Lors d’un diner en famille, la première semaine de ma sixième, en racontant comment se passait la scolarité, mon père fit l’énumération des professeurs qu’il avait eu pour savoir si certains exerçaient encore.
Il m’en nomma quelques-uns, que je ne connaissais pas, jusqu’à ce qu’il parle de l’abbé Prudhomme.
Il m’avoua que ce professeur, avait un surnom, à son époque, et que malgré nos manifestations pour le connaitre, jamais mon père ne cracha le morceau. Son surnom devait être lié à une insulte grave.
Pendant vingt ans, cette question me tarauda, et je rêvais de connaitre le surnom de « Cul d’Ours ».
Un soir, bien des années après, alors que mon père était déjà en retraite, cette conversation revint sur la table.

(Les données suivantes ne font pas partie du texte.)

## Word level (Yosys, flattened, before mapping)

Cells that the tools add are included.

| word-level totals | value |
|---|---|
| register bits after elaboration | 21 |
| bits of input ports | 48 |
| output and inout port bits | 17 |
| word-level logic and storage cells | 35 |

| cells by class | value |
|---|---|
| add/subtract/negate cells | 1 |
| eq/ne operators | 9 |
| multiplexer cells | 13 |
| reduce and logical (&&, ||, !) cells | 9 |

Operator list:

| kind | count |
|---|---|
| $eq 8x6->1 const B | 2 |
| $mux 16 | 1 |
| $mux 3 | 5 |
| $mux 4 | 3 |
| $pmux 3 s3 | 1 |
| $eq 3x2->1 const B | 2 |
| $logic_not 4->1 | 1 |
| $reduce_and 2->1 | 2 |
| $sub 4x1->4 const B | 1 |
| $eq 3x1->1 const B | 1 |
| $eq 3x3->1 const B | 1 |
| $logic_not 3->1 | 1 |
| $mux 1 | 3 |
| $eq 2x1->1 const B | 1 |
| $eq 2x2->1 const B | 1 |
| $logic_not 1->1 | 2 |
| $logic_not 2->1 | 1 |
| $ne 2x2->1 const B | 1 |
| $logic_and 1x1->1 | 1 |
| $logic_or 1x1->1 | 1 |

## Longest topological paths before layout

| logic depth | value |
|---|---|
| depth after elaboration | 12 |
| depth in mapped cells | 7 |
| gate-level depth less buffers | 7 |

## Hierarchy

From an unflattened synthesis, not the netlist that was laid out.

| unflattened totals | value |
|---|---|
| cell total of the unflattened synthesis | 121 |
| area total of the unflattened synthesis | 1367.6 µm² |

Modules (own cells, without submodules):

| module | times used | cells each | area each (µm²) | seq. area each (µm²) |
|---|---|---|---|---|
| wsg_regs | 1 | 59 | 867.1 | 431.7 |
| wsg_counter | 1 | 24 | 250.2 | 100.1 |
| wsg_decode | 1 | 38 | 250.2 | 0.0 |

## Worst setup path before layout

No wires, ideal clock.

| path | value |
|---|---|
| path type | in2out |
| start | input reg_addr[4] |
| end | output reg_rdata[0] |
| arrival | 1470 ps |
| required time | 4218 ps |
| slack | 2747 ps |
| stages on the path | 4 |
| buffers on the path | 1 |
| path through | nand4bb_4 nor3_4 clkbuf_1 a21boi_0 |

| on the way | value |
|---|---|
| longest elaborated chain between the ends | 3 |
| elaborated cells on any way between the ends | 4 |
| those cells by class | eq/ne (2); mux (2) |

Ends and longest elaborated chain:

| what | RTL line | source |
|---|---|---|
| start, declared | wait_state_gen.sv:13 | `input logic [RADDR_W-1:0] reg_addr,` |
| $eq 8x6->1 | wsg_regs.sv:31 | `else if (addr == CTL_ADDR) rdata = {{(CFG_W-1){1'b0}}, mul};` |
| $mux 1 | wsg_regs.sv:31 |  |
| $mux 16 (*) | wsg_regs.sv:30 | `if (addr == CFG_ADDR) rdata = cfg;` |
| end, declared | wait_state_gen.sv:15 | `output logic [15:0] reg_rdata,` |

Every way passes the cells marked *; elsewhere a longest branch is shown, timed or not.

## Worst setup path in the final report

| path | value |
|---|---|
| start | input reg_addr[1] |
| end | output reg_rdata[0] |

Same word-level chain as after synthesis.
--- src/rtl/avd_decoder.sv ---
module avd_decoder #(
  parameter int NMAX  = 2,
  parameter int DEPTH = 15,
  parameter int MW    = 8
) (
  input  logic          clk,
  input  logic          rst_n,
  input  logic          in_valid,
  output logic          in_ready,
  input  logic [2:0]    in_sym,
  input  logic [MW-1:0] thresh,
  output logic          out_valid,
  input  logic          out_ready,
  output logic          out_bit
);
  localparam int NS = 4;
  localparam int CW = $clog2(DEPTH);
  localparam logic [MW-1:0] MMAX = '1;

  logic [NS-1:0][MW-1:0] met_q, cand, nmet;
  logic [NS-1:0]         valid_q, cval, keep, dec;
  logic [DEPTH-3:0][NS-1:0] mem_q;
  logic [DEPTH-1:0][1:0] st;
  logic [MW-1:0]         mmin;
  logic [1:0]            best;
  logic [CW-1:0]         cnt_q;
  logic                  acc;

  assign in_ready = !out_valid || out_ready;
  assign acc      = in_valid && in_ready;

  function automatic logic [1:0] bmet(logic [1:0] p, logic u, logic [2:0] s);
    logic [2:0] d;
    d = {u ^ p[1] ^ p[0], u ^ p[1] ^ p[0], u ^ p[0]} ^ s;
    return {1'b0, d[0]} + {1'b0, d[1]} + {1'b0, d[2]};
  endfunction

  function automatic logic [MW-1:0] sadd(logic [MW-1:0] a, logic [1:0] b);
    logic [MW:0] t;
    t = {1'b0, a} + {{(MW-1){1'b0}}, b};
    return t[MW] ? MMAX : t[MW-1:0];
  endfunction

  for (genvar s = 0; s < NS; s++) begin : g_acs
    localparam logic [1:0] P0 = 2'((s % 2) * 2);
    localparam logic [1:0] P1 = 2'((s % 2) * 2 + 1);
    localparam logic       U  = 1'(s / 2);
    logic [MW-1:0] c0, c1;
    logic          take1;
    assign c0    = sadd(met_q[P0], bmet(P0, U, in_sym));
    assign c1    = sadd(met_q[P1], bmet(P1, U, in_sym));
    assign take1 = valid_q[P1] && (!valid_q[P0] || c1 < c0);
    assign dec[s]  = take1;
    assign cval[s] = valid_q[P0] || valid_q[P1];
    assign cand[s] = take1 ? c1 : c0;
    assign nmet[s] = cand[s] - mmin;
  end

  always_comb begin
    mmin = MMAX;
    for (int s = 0; s < NS; s++)
      if (cval[s] && cand[s] < mmin) mmin = cand[s];
  end

  always_comb begin
    for (int s = 0; s < NS; s++) begin
      int r;
      r = 0;
      for (int j = 0; j < NS; j++)
        if (cval[j] && nmet[j] <= thresh &&
            (nmet[j] < nmet[s] || (nmet[j] == nmet[s] && j < s)))
          r++;
      keep[s] = cval[s] && nmet[s] <= thresh && r < NMAX;
    end
  end

  always_comb begin
    best = 2'd0;
    for (int s = NS - 1; s >= 0; s--)
      if (keep[s] && nmet[s] == '0) best = 2'(s);
  end

  always_comb begin
    st[0] = best;
    st[1] = {st[0][0], dec[st[0]]};
    for (int k = 2; k < DEPTH; k++)
      st[k] = {st[k-1][0], mem_q[k-2][st[k-1]]};
  end

  always_ff @(posedge clk) begin
    if (!rst_n) begin
      valid_q   <= 4'b0001;
      met_q     <= {MMAX, MMAX, MMAX, {MW{1'b0}}};
      mem_q     <= '0;
      cnt_q     <= '0;
      out_valid <= 1'b0;
      out_bit   <= 1'b0;
    end else begin
      if (acc) begin
        for (int s = 0; s < NS; s++) begin
          valid_q[s] <= keep[s];
          met_q[s]   <= keep[s] ? nmet[s] : MMAX;
        end
        mem_q[0] <= dec;
        for (int i = 1; i < DEPTH - 2; i++) mem_q[i] <= mem_q[i-1];
        if (cnt_q != CW'(DEPTH - 1)) cnt_q <= cnt_q + 1'b1;
      end
      if (acc && cnt_q == CW'(DEPTH - 1)) begin
        out_valid <= 1'b1;
        out_bit   <= st[DEPTH-1][1];
      end else if (out_ready) begin
        out_valid <= 1'b0;
      end
    end
  end
endmodule

--- config.mk ---
export PLATFORM = sky130hd
export DESIGN_NAME = avd_decoder
export DESIGN_NICKNAME = d
export VERILOG_FILES = /design/src/rtl/avd_decoder.sv
export SDC_FILE = /design/constraint.sdc
export NUM_CORES = 1
export LEC_CHECK = 0
export BUFFER_PORTS_ARGS = -buffer_cell sky130_fd_sc_hd__clkbuf_2
export CAP_MARGIN = 10
export CORE_ASPECT_RATIO = 0.7
export CORE_MARGIN = 2
export CORE_UTILIZATION = 65
export CTS_CLUSTER_SIZE = 8
export DETAILED_ROUTE_END_ITERATION = 6
export PLACE_DENSITY = 0.86
export SYNTH_ARGS = -nofsm -noshare
export SYNTH_HDL_FRONTEND = slang
export SYNTH_SLANG_ARGS = --single-unit
--- constraint.sdc ---
create_clock -name clk -period 53.1 [get_ports clk]
set_clock_uncertainty 0.2 [all_clocks]
set_input_delay 5.31 -clock clk [delete_from_list [all_inputs] [get_ports clk]]
set_output_delay 5.31 -clock clk [all_outputs]
set_load 0.02 [all_outputs]
[config.mk]
export PLATFORM = sky130hd
export DESIGN_NAME = uart_pm_ctrl
export DESIGN_NICKNAME = d
export VERILOG_FILES = /design/src/rtl/uart_pm_pkg.sv /design/src/rtl/upm_rx_activity.sv /design/src/rtl/upm_tx_activity.sv /design/src/rtl/upm_direct_ctl.sv /design/src/rtl/uart_pm_ctrl.sv
export SDC_FILE = /design/constraint.sdc
export NUM_CORES = 1
export LEC_CHECK = 0
export ABC_AREA = 1
export BUFFER_PORTS_ARGS = -buffer_cell sky130_fd_sc_hd__buf_4
export CORE_MARGIN = 10
export CORE_UTILIZATION = 30
export DETAILED_ROUTE_END_ITERATION = 6
export SLEW_MARGIN = 40
export SYNTH_ARGS = -nofsm -noshare
export SYNTH_HDL_FRONTEND = slang
export SYNTH_SLANG_ARGS = --single-unit
export TNS_END_PERCENT = 5
[constraint.sdc]
create_clock -name clk -period 1.3 [get_ports clk]
set_clock_uncertainty 0.05 [all_clocks]
set_input_delay 0.26 -clock clk [delete_from_list [all_inputs] [get_ports clk]]
set_output_delay 0.26 -clock clk [all_outputs]
set_load 0.02 [all_outputs]
[src/rtl/uart_pm_pkg.sv]
`timescale 1ns/1ps
// Shared definitions for the UART power management controller.
// Assumes frame and oversampling figures are small positive integers.
package uart_pm_pkg;

    // Control bundle delivered to one UART section.
    typedef struct packed {
        logic clk_en;
        logic fifo_rst;
    } pm_sect_t;

    // Number of baud ticks in a given number of characters.
    function automatic int unsigned char_ticks(input int unsigned chars,
                                               input int unsigned bits,
                                               input int unsigned os);
        return chars * bits * os;
    endfunction

endpackage

[src/rtl/upm_rx_activity.sv]
`timescale 1ns/1ps
// Receive activity monitor: synchronises the serial line, detects any
// transition, counts quiet baud ticks and requests receive sleep once the
// quiet window is complete. Assumes rx_async idles high and may change at
// any time relative to clk.
module upm_rx_activity #(
    parameter int unsigned SYNC_STAGES = 2,
    parameter int unsigned QUIET_TICKS = 800,
    parameter int unsigned CHAR_TICKS  = 160
) (
    input  logic clk,
    input  logic rst_n,
    input  logic rx_async,
    input  logic baud_tick,
    input  logic auto_en,
    input  logic dpd_req,
    output logic rx_sleep,
    output logic char_quiet
);
    localparam int unsigned CNT_W = $clog2(QUIET_TICKS + 1);
    localparam logic [CNT_W-1:0] QUIET_MAX = CNT_W'(QUIET_TICKS);
    localparam logic [CNT_W-1:0] CHAR_MIN  = CNT_W'(CHAR_TICKS);

    logic [SYNC_STAGES:0] line_q;
    logic [CNT_W-1:0]     quiet_cnt;
    logic                 line_edge;
    logic                 quiet_done;

    assign line_edge  = line_q[SYNC_STAGES-1] ^ line_q[SYNC_STAGES];
    assign quiet_done = (quiet_cnt == QUIET_MAX);
    assign char_quiet = (quiet_cnt >= CHAR_MIN);

    // Synchroniser chain plus one history stage for edge detection.
    always_ff @(posedge clk) begin
        if (!rst_n) line_q <= '1;
        else        line_q <= {line_q[SYNC_STAGES-1:0], rx_async};
    end

    // Quiet counter: cleared by any edge, advanced by ticks, saturating.
    always_ff @(posedge clk) begin
        if (!rst_n)                         quiet_cnt <= '0;
        else if (line_edge)                 quiet_cnt <= '0;
        else if (baud_tick && !quiet_done)  quiet_cnt <= quiet_cnt + 1'b1;
    end

    // Receive sleep request: quiet window complete and no new edge.
    always_ff @(posedge clk) begin
        if (!rst_n) rx_sleep <= 1'b0;
        else        rx_sleep <= auto_en && !dpd_req && quiet_done && !line_edge;
    end


    rx_edge_wake_chk: assert property (@(posedge clk) disable iff (!rst_n)
        line_edge |=> !rx_sleep);


    rx_sleep_quiet_chk: assert property (@(posedge clk) disable iff (!rst_n)
        rx_sleep |-> (quiet_cnt == QUIET_MAX));

endmodule
File: src/rtl/ide_pio_pkg.sv
package ide_pio_pkg;
  typedef enum logic [1:0] {
    ST_IDLE = 2'd0,
    ST_ACT  = 2'd1,
    ST_RCV  = 2'd2
  } pio_state_t;
endpackage

File: src/rtl/ide_pio_sync.sv
module ide_pio_sync #(
  parameter int   STAGES = 2,
  parameter logic INIT   = 1'b0
) (
  input  logic clk,
  input  logic rst,
  input  logic d,
  output logic q
);
  logic [STAGES-1:0] chain;

  genvar i;
  generate
    for (i = 0; i < STAGES; i++) begin : g_stage
      always_ff @(posedge clk) begin
        if (rst) chain[i] <= INIT;
        else if (i == 0) chain[i] <= d;
        else chain[i] <= chain[(i == 0) ? 0 : i-1];
      end
    end
  endgenerate

  assign q = chain[STAGES-1];
endmodule
## src/rtl/sec_rtc_pkg.sv

```systemverilog
package sec_rtc_pkg;

    typedef enum logic [0:0] {
        BUS_IDLE  = 1'b0,
        BUS_REPLY = 1'b1
    } bus_state_e;

    localparam int unsigned WORD_W    = 32;
    localparam int unsigned MAP_WORDS = 16;
    localparam int unsigned MAP_BITS  = $clog2(MAP_WORDS);

    localparam logic [MAP_BITS-1:0] W_TIME_LOAD   = 4'd0;
    localparam logic [MAP_BITS-1:0] W_TIME_NOW    = 4'd1;
    localparam logic [MAP_BITS-1:0] W_TRIM_LOAD   = 4'd2;
    localparam logic [MAP_BITS-1:0] W_TRIM_VIEW   = 4'd3;
    localparam logic [MAP_BITS-1:0] W_SUBSEC      = 4'd4;
    localparam logic [MAP_BITS-1:0] W_ALARM       = 4'd5;
    localparam logic [MAP_BITS-1:0] W_EVT_STAT    = 4'd6;
    localparam logic [MAP_BITS-1:0] W_EVT_MASK    = 4'd7;
    localparam logic [MAP_BITS-1:0] W_EVT_UNMASK  = 4'd8;
    localparam logic [MAP_BITS-1:0] W_EVT_MASKSET = 4'd9;
    localparam logic [MAP_BITS-1:0] W_ERR_STAT    = 4'd10;
    localparam logic [MAP_BITS-1:0] W_ERR_MASK    = 4'd11;
    localparam logic [MAP_BITS-1:0] W_ERR_UNMASK  = 4'd12;
    localparam logic [MAP_BITS-1:0] W_ERR_MASKSET = 4'd13;
    localparam logic [MAP_BITS-1:0] W_CTRL        = 4'd14;
    localparam logic [MAP_BITS-1:0] W_SCRATCH     = 4'd15;

    localparam logic [WORD_W-1:0] CTRL_RESET = 32'h0100_0000;
    localparam logic [WORD_W-1:0] CTRL_RSVD  = 32'h70FF_FFFE;

endpackage

```

## src/rtl/sec_rtc_bus.sv

```systemverilog
module sec_rtc_bus
    import sec_rtc_pkg::*;
#(
    parameter int unsigned IDX_W  = 5,
    parameter int unsigned DATA_W = 32
) (
    input  logic              clk,
    input  logic              rst_n,
    input  logic              req,
    input  logic              we,
    input  logic [IDX_W-1:0]  idx,
    input  logic [DATA_W/8-1:0] strb,
    input  logic [DATA_W-1:0] rd_word,
    output logic              ack,
    output logic [DATA_W-1:0] rdata,
    output logic              wr_en,
    output logic              err_hit
);
    localparam int unsigned STRB_W = DATA_W / 8;

    bus_state_e state_q, state_d;
    logic       fire;
    logic       full_word;
    logic       mapped;
    logic [DATA_W-1:0] rdata_q;

    assign full_word = (strb == {STRB_W{1'b1}});
    assign mapped    = (idx < IDX_W'(MAP_WORDS));

    // state register
    always_ff @(posedge clk or negedge rst_n) begin
        if (!rst_n) state_q <= BUS_IDLE;
        else        state_q <= state_d;
    end

    // next state and outputs
    always_comb begin
        state_d = state_q;
        fire    = 1'b0;
        ack     = 1'b0;
        unique case (state_q)
            BUS_IDLE: begin
                if (req) begin
                    fire    = 1'b1;
                    state_d = BUS_REPLY;
                end
            end
            BUS_REPLY: begin
                ack     = 1'b1;
                state_d = BUS_IDLE;
            end
            default: state_d = BUS_IDLE;
        endcase
    end

    assign wr_en   = fire && we && full_word && mapped;
    assign err_hit = fire && full_word && !mapped;

    always_ff @(posedge clk or negedge rst_n) begin
        if (!rst_n) begin
            rdata_q <= '0;
        end else if (fire) begin
            rdata_q <= (!we && full_word && mapped) ? rd_word : '0;
        end
    end

    assign rdata = rdata_q;

    p_ack_one_cycle_r3: assert property (@(posedge clk) disable iff (!rst_n)
        ack |=> !ack);

    p_ack_follows_req_r3: assert property (@(posedge clk) disable iff (!rst_n)
        (req && !ack) |=> ack);

endmodule

```

## src/rtl/sec_rtc_count.sv

```systemverilog
module sec_rtc_count #(
    parameter int unsigned SEC_W = 32,
    parameter int unsigned SUB_W = 16
) (
    input  logic             clk,
    input  logic             rst_n,
    input  logic             tick,
    input  logic             load_en,
    input  logic [SEC_W-1:0] load_val,
    input  logic [SEC_W-1:0] alarm,
    output logic [SEC_W-1:0] seconds,
    output logic [SUB_W-1:0] subsec,
    output logic             step,
    output logic             alarm_hit
);
    localparam logic [SUB_W-1:0] SUB_MAX = {SUB_W{1'b1}};

    logic [SEC_W-1:0] sec_q;
    logic [SEC_W-1:0] sec_inc;
    logic [SUB_W-1:0] sub_q;

    assign sec_inc   = sec_q + SEC_W'(1);
    assign step      = tick && !load_en;
    assign alarm_hit = step && (sec_inc == alarm);

    always_ff @(posedge clk or negedge rst_n) begin
        if (!rst_n)       sec_q <= '0;
        else if (load_en) sec_q <= load_val;
        else if (tick)    sec_q <= sec_inc;
    end

    always_ff @(posedge clk or negedge rst_n) begin
        if (!rst_n)                sub_q <= '0;
        else if (tick)             sub_q <= '0;
        else if (sub_q != SUB_MAX) sub_q <= sub_q + SUB_W'(1);
    end

    assign seconds = sec_q;
    assign subsec  = sub_q;

    p_step_adds_one_r2: assert property (@(posedge clk) disable iff (!rst_n)
        (tick && !load_en) |=> (seconds == $past(seconds) + SEC_W'(1)));

    p_load_wins_r2: assert property (@(posedge clk) disable iff (!rst_n)
        load_en |=> (seconds == $past(load_val)));

    p_subsec_holds_r10: assert property (@(posedge clk) disable iff (!rst_n)
        ((subsec == SUB_MAX) && !tick) |=> (subsec == SUB_MAX));

endmodule

```

## src/rtl/sec_rtc_irq_grp.sv

```systemverilog
module sec_rtc_irq_grp #(
    parameter int unsigned NBITS = 2
) (
    input  logic             clk,
    input  logic             rst_n,
    input  logic [NBITS-1:0] hw_set,
    input  logic             clr_we,
    input  logic             unmask_we,
    input  logic             maskset_we,
    input  logic [NBITS-1:0] wbits,
    output logic [NBITS-1:0] stat,
    output logic [NBITS-1:0] mask,
    output logic             irq
);
    logic [NBITS-1:0] stat_q;
    logic [NBITS-1:0] mask_q;
    logic [NBITS-1:0] clr_bits;

    assign clr_bits = clr_we ? wbits : '0;

    always_ff @(posedge clk or negedge rst_n) begin
        if (!rst_n) stat_q <= '0;
        else        stat_q <= (stat_q & ~clr_bits) | hw_set;
    end

    always_ff @(posedge clk or negedge rst_n) begin
        if (!rst_n)          mask_q <= '1;
        else if (unmask_we)  mask_q <= mask_q & ~wbits;
        else if (maskset_we) mask_q <= mask_q | wbits;
    end

    assign stat = stat_q;
    assign mask = mask_q;
    assign irq  = |(stat_q & ~mask_q);

    p_hw_set_wins_r4: assert property (@(posedge clk) disable iff (!rst_n)
        (|hw_set) |=> ((stat & $past(hw_set)) == $past(hw_set)));

    p_mask_only_strobes_r5: assert property (@(posedge clk) disable iff (!rst_n)
        (!unmask_we && !maskset_we) |=> $stable(mask));

    p_status_sticky_r4: assert property (@(posedge clk) disable iff (!rst_n)
        !clr_we |=> ((stat & $past(stat)) == $past(stat)));

endmodule

```

## src/rtl/sec_rtc.sv

```systemverilog
module sec_rtc
    import sec_rtc_pkg::*;
#(
    parameter int unsigned IDX_W  = 5,
    parameter int unsigned SUB_W  = 16,
    parameter int unsigned TRIM_W = 21
) (
    input  logic        clk,
    input  logic        rst_n,
    input  logic        sec_tick,
    input  logic        bus_req,
    input  logic        bus_we,
    input  logic [IDX_W-1:0] bus_idx,
    input  logic [3:0]  bus_strb,
    input  logic [31:0] bus_wdata,
    output logic        bus_ack,
    output logic [31:0] bus_rdata,
    output logic        irq_evt,
    output logic        irq_err
);
    localparam int unsigned EVT_N = 2;
    localparam int unsigned ERR_N = 1;

    logic [MAP_BITS-1:0] widx;
    logic                wr_en;
    logic                err_hit;
    logic [WORD_W-1:0]   rd_word;

    logic [WORD_W-1:0]   seconds;
    logic [SUB_W-1:0]    subsec;
    logic                step;
    logic                alarm_hit;

    logic [WORD_W-1:0]   alarm_q;
    logic [TRIM_W-1:0]   trim_q;
    logic [WORD_W-1:0]   ctrl_q;
    logic [WORD_W-1:0]   scratch_q;

    logic [EVT_N-1:0]    evt_stat, evt_mask;
    logic [ERR_N-1:0]    err_stat, err_mask;

    logic wr_time, wr_trim, wr_alarm, wr_ctrl, wr_scratch;
    logic wr_evt_clr, wr_evt_un, wr_evt_set;
    logic wr_err_clr, wr_err_un, wr_err_set;

    assign widx = bus_idx[MAP_BITS-1:0];

    sec_rtc_bus #(
        .IDX_W  (IDX_W),
        .DATA_W (WORD_W)
    ) u_bus (
        .clk     (clk),
        .rst_n   (rst_n),
        .req     (bus_req),
        .we      (bus_we),
        .idx     (bus_idx),
        .strb    (bus_strb),
        .rd_word (rd_word),
        .ack     (bus_ack),
        .rdata   (bus_rdata),
        .wr_en   (wr_en),
        .err_hit (err_hit)
    );

    assign wr_time    = wr_en && (widx == W_TIME_LOAD);
    assign wr_trim    = wr_en && (widx == W_TRIM_LOAD);
    assign wr_alarm   = wr_en && (widx == W_ALARM);
    assign wr_evt_clr = wr_en && (widx == W_EVT_STAT);
    assign wr_evt_un  = wr_en && (widx == W_EVT_UNMASK);
    assign wr_evt_set = wr_en && (widx == W_EVT_MASKSET);
    assign wr_err_clr = wr_en && (widx == W_ERR_STAT);
    assign wr_err_un  = wr_en && (widx == W_ERR_UNMASK);
    assign wr_err_set = wr_en && (widx == W_ERR_MASKSET);
    assign wr_ctrl    = wr_en && (widx == W_CTRL);
    assign wr_scratch = wr_en && (widx == W_SCRATCH);

    sec_rtc_count #(
        .SEC_W (WORD_W),
        .SUB_W (SUB_W)
    ) u_count (
        .clk       (clk),
        .rst_n     (rst_n),
        .tick      (sec_tick),
        .load_en   (wr_time),
        .load_val  (bus_wdata),
        .alarm     (alarm_q),
        .seconds   (seconds),
        .subsec    (subsec),
        .step      (step),
        .alarm_hit (alarm_hit)
    );

    sec_rtc_irq_grp #(
        .NBITS (EVT_N)
    ) u_evt (
        .clk        (clk),
        .rst_n      (rst_n),
        .hw_set     ({step, alarm_hit}),
        .clr_we     (wr_evt_clr),
        .unmask_we  (wr_evt_un),
        .maskset_we (wr_evt_set),
        .wbits      (bus_wdata[EVT_N-1:0]),
        .stat       (evt_stat),
        .mask       (evt_mask),
        .irq        (irq_evt)
    );

    sec_rtc_irq_grp #(
        .NBITS (ERR_N)
    ) u_err (
        .clk        (clk),
        .rst_n      (rst_n),
        .hw_set     (err_hit),
        .clr_we     (wr_err_clr),
        .unmask_we  (wr_err_un),
        .maskset_we (wr_err_set),
        .wbits      (bus_wdata[ERR_N-1:0]),
        .stat       (err_stat),
        .mask       (err_mask),
        .irq        (irq_err)
    );

    always_ff @(posedge clk or negedge rst_n) begin
        if (!rst_n) begin
            alarm_q   <= '0;
            trim_q    <= '0;
            ctrl_q    <= CTRL_RESET;
            scratch_q <= '0;
        end else begin
            if (wr_alarm)   alarm_q   <= bus_wdata;
            if (wr_trim)    trim_q    <= bus_wdata[TRIM_W-1:0];
            if (wr_ctrl)    ctrl_q    <= bus_wdata & ~CTRL_RSVD;
            if (wr_scratch) scratch_q <= bus_wdata;
        end
    end

    always_comb begin
        rd_word = '0;
        unique case (widx)
            W_TIME_LOAD,
            W_TIME_NOW:    rd_word = seconds;
            W_TRIM_VIEW:   rd_word = WORD_W'(trim_q);
            W_SUBSEC:      rd_word = WORD_W'(subsec);
            W_ALARM:       rd_word = alarm_q;
            W_EVT_STAT:    rd_word = WORD_W'(evt_stat);
            W_EVT_MASK:    rd_word = WORD_W'(evt_mask);
            W_ERR_STAT:    rd_word = WORD_W'(err_stat);
            W_ERR_MASK:    rd_word = WORD_W'(err_mask);
            W_CTRL:        rd_word = ctrl_q;
            W_SCRATCH:     rd_word = scratch_q;
            default:       rd_word = '0;
        endcase
    end

    p_unmapped_no_write_r7: assert property (@(posedge clk) disable iff (!rst_n)
        err_hit |=> ($stable(scratch_q) && $stable(ctrl_q) && $stable(alarm_q)));

    p_irq_low_when_masked_r6: assert property (@(posedge clk) disable iff (!rst_n)
        (evt_mask == '1) |-> !irq_evt);

endmodule

```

C’est alors que je posai la question fatidique à Papa :
« Papa, maintenant, tu peux nous le dire, quel était le surnom de l’abbé Prudhomme que tu n’as jamais voulu nous révéler »
Je revois mon père, hésitant, penaud, comme s’il nous livrait un secret de famille.
« Son surnom, c’est………..Cul d’Ours ».
Cette révélation eut sur moi l’effet d’une bombe. Toutes ces années à imaginer, les surnoms les plus saugrenus, les jurons les plus terribles pour s’entendre dire que ce surnom, on le connaissait depuis le début.
Pourquoi, mon père n’a pas voulu me révéler ce surnom plus tôt, cela reste un mystère, mais « Cul d’Ours » devait être pour mon père un juron de première catégorie.